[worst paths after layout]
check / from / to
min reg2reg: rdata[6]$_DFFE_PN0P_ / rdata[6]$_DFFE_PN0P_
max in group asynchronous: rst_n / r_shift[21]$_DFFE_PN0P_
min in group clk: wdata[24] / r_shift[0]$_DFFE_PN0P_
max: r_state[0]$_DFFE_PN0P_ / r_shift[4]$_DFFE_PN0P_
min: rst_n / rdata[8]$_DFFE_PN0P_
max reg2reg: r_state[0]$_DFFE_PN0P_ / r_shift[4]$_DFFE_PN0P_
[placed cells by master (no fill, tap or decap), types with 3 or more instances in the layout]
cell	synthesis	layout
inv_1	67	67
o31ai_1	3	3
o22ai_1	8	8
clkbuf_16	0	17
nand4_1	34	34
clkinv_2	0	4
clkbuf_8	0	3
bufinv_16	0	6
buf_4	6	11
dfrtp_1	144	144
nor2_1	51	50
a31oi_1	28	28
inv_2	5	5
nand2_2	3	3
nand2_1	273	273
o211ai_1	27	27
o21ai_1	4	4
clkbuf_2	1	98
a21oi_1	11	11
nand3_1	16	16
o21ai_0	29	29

▶ _What is expected_: The records are to be duplicated in full, with every word kept exactly.

▶ _Exercise output_:
[worst paths after layout]
check / from / to
min reg2reg: rdata[6]$_DFFE_PN0P_ / rdata[6]$_DFFE_PN0P_
max in group asynchronous: rst_n / r_shift[21]$_DFFE_PN0P_
min in group clk: wdata[24] / r_shift[0]$_DFFE_PN0P_
max: r_state[0]$_DFFE_PN0P_ / r_shift[4]$_DFFE_PN0P_
min: rst_n / rdata[8]$_DFFE_PN0P_
max reg2reg: r_state[0]$_DFFE_PN0P_ / r_shift[4]$_DFFE_PN0P_
[placed cells by master (no fill, tap or decap), types with 3 or more instances in the layout]
cell	synthesis	layout
inv_1	67	67
o31ai_1	3	3
o22ai_1	8	8
clkbuf_16	0	17
nand4_1	34	34
clkinv_2	0	4
clkbuf_8	0	3
bufinv_16	0	6
buf_4	6	11
dfrtp_1	144	144
nor2_1	51	50
a31oi_1	28	28
inv_2	5	5
nand2_2	3	3
nand2_1	273	273
o211ai_1	27	27
o21ai_1	4	4
clkbuf_2	1	98
a21oi_1	11	11
nand3_1	16	16
o21ai_0	29	29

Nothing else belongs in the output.